The Government announcement clarifies that, “Public protection is paramount. No high-risk offenders, including those convicted of violent or sexual offences, anyone of national security concern or a danger to children, will be considered for release, nor any prisoners who have not served at least half their custodial term. Additionally, no offender convicted of COVID-19 related offences, including coughing at emergency workers or stealing personal protective equipment, will be eligible.”

This is all perfectly sensible but the news comes with a few interesting observations. Firstly, the rather sinister observation that, “Prisons are moving towards single-cell accommodation as much as possible across the estate – to limit the spread of infection and the number of deaths.” This is not dissimilar to the Dominic Cummings quote about the Government’s indifference to loss of life.

Secondly, it states, “Working with the judiciary to expedite sentencing hearings for those on remand to reduce the numbers being held in custody.” It is this comment that begs a question: if expediting sentence will result in a reduce in numbers in custody, why are those remand prisoners still in custody at the moment anyway?

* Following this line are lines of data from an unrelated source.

## config.mk

```make
export PLATFORM = sky130hd
export DESIGN_NAME = frontend_top
export DESIGN_NICKNAME = d
export VERILOG_FILES = /design/src/hdl/pipeline_types.sv /design/src/hdl/update_if.sv /design/src/hdl/predict_if.sv /design/src/hdl/frontend_top.sv /design/src/hdl/instbuffer.sv /design/src/hdl/bpu.sv /design/src/hdl/pc_reg.sv
export SDC_FILE = /design/constraint.sdc
export NUM_CORES = 2
export LEC_CHECK = 0
export BUFFER_PORTS_ARGS = -buffer_cell sky130_fd_sc_hd__clkbuf_2
export CAP_MARGIN = 30
export CELL_PAD_IN_SITES_DETAIL_PLACEMENT = 1
export CELL_PAD_IN_SITES_GLOBAL_PLACEMENT = 2
export CORE_AREA = 2 2 368 407
export CTS_CLUSTER_DIAMETER = 120
export DETAILED_ROUTE_END_ITERATION = 6
export DIE_AREA = 0 0 370 409
export GPL_TIMING_DRIVEN = 0
export PLACE_DENSITY_LB_ADDON = 0.1
export SLEW_MARGIN = 5
export SYNTH_ARGS = -nofsm -noshare
export SYNTH_HDL_FRONTEND = slang
export SYNTH_SLANG_ARGS = --single-unit
```

## constraint.sdc

```tcl
create_clock -name clk -period 32.5 [get_ports clk]
set_input_delay 1.625 -clock clk [delete_from_list [all_inputs] [get_ports clk]]
set_output_delay 1.625 -clock clk [all_outputs]
set_load 0.005 [all_outputs]
```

The truth of the matter may well be that the use of prison for remand of non-violent, non-sexual, non-Covid-related offending is downright irresponsible at present. I suspect that most involved in the CJS privately agree that those remand prisoners ought not be exposed to heightened risk of infection and death due to offences that would likely result in them being release if sentenced today.

Instead of common sense prevailing, we are seeing police forces actively objecting to bail or bail variations in the name of the draconian Coronavirus Act 2020. I have seen three replies/observations from forces stating that bail should be opposed so as not to spread the virus. This is, put simply, nonsense. If the Government had intended to stop people moving house, it would not be a specific exception to the restriction in statute. If the police wish to stand in judgement of what is and is not “reasonably necessary”, they should ask government to give them that power. At present, they do not have it and should not be interfering with people’s liberty on the strength of a misunderstanding of the law.

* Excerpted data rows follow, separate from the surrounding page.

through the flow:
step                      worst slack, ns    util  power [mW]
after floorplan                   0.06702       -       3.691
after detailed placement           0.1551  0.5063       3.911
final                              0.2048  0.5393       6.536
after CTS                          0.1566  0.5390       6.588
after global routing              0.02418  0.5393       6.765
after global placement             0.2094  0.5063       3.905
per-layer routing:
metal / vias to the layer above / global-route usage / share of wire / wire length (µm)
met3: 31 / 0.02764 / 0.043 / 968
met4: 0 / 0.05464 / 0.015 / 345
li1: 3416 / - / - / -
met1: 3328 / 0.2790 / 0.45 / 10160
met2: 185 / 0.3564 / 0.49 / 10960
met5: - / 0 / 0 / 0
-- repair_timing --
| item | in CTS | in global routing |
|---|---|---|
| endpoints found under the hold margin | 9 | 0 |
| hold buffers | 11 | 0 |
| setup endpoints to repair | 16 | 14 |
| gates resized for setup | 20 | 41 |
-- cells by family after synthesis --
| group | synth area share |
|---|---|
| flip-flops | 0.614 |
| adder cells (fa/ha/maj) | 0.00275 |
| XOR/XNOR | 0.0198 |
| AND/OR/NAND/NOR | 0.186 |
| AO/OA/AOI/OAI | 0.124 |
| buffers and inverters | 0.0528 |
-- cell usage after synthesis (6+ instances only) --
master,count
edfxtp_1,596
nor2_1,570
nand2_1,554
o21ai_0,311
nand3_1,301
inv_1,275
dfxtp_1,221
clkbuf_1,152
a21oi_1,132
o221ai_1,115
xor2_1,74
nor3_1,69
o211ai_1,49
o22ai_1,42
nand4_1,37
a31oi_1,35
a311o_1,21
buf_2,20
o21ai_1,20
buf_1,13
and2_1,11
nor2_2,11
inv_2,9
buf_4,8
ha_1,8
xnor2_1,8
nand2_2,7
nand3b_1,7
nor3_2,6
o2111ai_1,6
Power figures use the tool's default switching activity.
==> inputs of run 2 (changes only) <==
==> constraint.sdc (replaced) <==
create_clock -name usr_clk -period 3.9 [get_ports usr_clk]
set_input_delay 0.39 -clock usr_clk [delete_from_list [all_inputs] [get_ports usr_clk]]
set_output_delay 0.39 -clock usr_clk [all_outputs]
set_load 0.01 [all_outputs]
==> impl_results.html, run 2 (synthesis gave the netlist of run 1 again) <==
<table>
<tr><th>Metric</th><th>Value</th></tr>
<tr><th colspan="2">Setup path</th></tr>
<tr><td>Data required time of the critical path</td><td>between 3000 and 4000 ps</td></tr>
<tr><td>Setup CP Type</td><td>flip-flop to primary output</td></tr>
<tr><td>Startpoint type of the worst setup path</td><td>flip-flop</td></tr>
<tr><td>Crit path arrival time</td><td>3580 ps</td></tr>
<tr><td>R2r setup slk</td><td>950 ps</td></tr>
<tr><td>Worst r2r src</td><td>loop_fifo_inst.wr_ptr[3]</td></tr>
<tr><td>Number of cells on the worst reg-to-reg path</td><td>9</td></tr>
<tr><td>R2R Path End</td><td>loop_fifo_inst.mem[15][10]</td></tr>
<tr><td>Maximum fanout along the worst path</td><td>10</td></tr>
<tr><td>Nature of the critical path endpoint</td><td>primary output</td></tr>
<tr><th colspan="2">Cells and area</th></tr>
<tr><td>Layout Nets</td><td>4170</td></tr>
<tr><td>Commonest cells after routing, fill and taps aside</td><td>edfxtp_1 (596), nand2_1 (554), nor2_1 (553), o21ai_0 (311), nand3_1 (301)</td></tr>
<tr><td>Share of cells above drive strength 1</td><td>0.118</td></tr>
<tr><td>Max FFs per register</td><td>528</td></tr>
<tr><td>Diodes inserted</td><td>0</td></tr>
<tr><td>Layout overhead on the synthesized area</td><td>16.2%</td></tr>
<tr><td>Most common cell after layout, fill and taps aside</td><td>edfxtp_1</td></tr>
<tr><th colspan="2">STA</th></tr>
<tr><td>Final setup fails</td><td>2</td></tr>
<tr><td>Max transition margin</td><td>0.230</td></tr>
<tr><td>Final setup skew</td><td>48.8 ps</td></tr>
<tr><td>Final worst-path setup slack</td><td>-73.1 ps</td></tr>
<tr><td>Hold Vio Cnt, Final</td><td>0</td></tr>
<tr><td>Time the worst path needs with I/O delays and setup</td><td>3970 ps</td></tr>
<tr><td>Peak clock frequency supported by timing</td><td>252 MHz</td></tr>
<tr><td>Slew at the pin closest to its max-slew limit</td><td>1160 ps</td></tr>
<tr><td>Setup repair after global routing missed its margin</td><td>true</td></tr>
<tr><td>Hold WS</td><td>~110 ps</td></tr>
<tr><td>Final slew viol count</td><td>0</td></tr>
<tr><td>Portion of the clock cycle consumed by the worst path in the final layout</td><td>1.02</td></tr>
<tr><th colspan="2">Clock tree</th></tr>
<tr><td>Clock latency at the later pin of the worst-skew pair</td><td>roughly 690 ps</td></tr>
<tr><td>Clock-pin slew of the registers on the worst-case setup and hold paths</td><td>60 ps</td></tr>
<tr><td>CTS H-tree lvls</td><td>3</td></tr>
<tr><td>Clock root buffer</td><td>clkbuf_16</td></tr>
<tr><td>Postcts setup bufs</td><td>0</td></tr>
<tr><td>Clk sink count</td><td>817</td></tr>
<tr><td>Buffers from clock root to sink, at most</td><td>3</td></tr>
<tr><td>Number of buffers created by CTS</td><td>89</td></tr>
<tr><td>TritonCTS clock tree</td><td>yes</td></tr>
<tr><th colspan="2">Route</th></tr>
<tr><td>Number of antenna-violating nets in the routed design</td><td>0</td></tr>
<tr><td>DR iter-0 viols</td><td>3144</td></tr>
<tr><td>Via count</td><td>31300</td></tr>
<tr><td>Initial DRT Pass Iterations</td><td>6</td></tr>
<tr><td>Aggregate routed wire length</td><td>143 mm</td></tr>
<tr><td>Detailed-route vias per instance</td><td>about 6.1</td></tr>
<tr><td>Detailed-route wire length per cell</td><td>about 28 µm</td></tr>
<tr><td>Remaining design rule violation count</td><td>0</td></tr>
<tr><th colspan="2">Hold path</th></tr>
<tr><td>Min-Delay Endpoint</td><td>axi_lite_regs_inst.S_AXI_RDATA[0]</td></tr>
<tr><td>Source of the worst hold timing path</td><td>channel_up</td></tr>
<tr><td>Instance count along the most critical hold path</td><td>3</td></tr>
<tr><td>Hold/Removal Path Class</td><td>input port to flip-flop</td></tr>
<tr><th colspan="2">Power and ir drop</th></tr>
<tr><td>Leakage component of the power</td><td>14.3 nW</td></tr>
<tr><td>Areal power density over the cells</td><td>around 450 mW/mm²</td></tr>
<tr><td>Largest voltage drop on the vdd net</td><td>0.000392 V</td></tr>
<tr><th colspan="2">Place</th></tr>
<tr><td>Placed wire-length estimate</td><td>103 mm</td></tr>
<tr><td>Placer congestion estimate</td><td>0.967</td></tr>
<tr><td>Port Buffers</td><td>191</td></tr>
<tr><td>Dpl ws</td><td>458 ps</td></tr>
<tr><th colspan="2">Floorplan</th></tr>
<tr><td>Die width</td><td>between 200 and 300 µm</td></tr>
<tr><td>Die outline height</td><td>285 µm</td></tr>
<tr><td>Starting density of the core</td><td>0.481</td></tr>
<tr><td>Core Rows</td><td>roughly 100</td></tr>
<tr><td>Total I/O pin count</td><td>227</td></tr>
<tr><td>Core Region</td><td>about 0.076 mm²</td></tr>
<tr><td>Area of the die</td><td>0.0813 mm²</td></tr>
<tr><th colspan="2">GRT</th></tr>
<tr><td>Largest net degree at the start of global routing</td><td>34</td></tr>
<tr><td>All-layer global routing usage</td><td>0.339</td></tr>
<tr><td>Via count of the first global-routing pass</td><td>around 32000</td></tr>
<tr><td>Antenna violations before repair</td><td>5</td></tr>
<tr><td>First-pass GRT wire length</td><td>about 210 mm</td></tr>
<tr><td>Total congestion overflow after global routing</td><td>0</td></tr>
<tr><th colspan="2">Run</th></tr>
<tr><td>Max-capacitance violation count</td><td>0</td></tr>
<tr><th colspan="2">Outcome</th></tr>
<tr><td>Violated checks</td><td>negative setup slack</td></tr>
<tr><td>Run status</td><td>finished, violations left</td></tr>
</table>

France has announced the release of some 5,000 prisoners, while in the US state of California alone, 3,500 are being granted early release. Those countries/States realise that being held prior to conviction is not appropriate unless there is a serious risk of significant harm to the public. We should be doing the same.

The Prison Service claims to have “taken decisive action to ensure prisons are complying with social distancing rules and provided alternative means for prisoners to keep in touch with their families after cancelling family visits.” This is not the experience of the many prisoners contacting family and telling them of poor conditions, cramped confinement, insufficient staff to facilitate the reduction in health risks, and woefully inadequate cleaning and hygiene facilities.

The biggest problem of all is the lack of access to legal representatives.

Whilst the courts are determined to progress PTPHs and sentencing, bewildered defendants are either absent from hearings or able to see but hear nothing of the hearings due to poor implementation of virtual courts. This is an abuse of basic rights and I expect that it will be the subject of significant litigation in the future.

For now though, let us remember that prisoners are people and a nation is judged by the way in which it treats those in its prisons.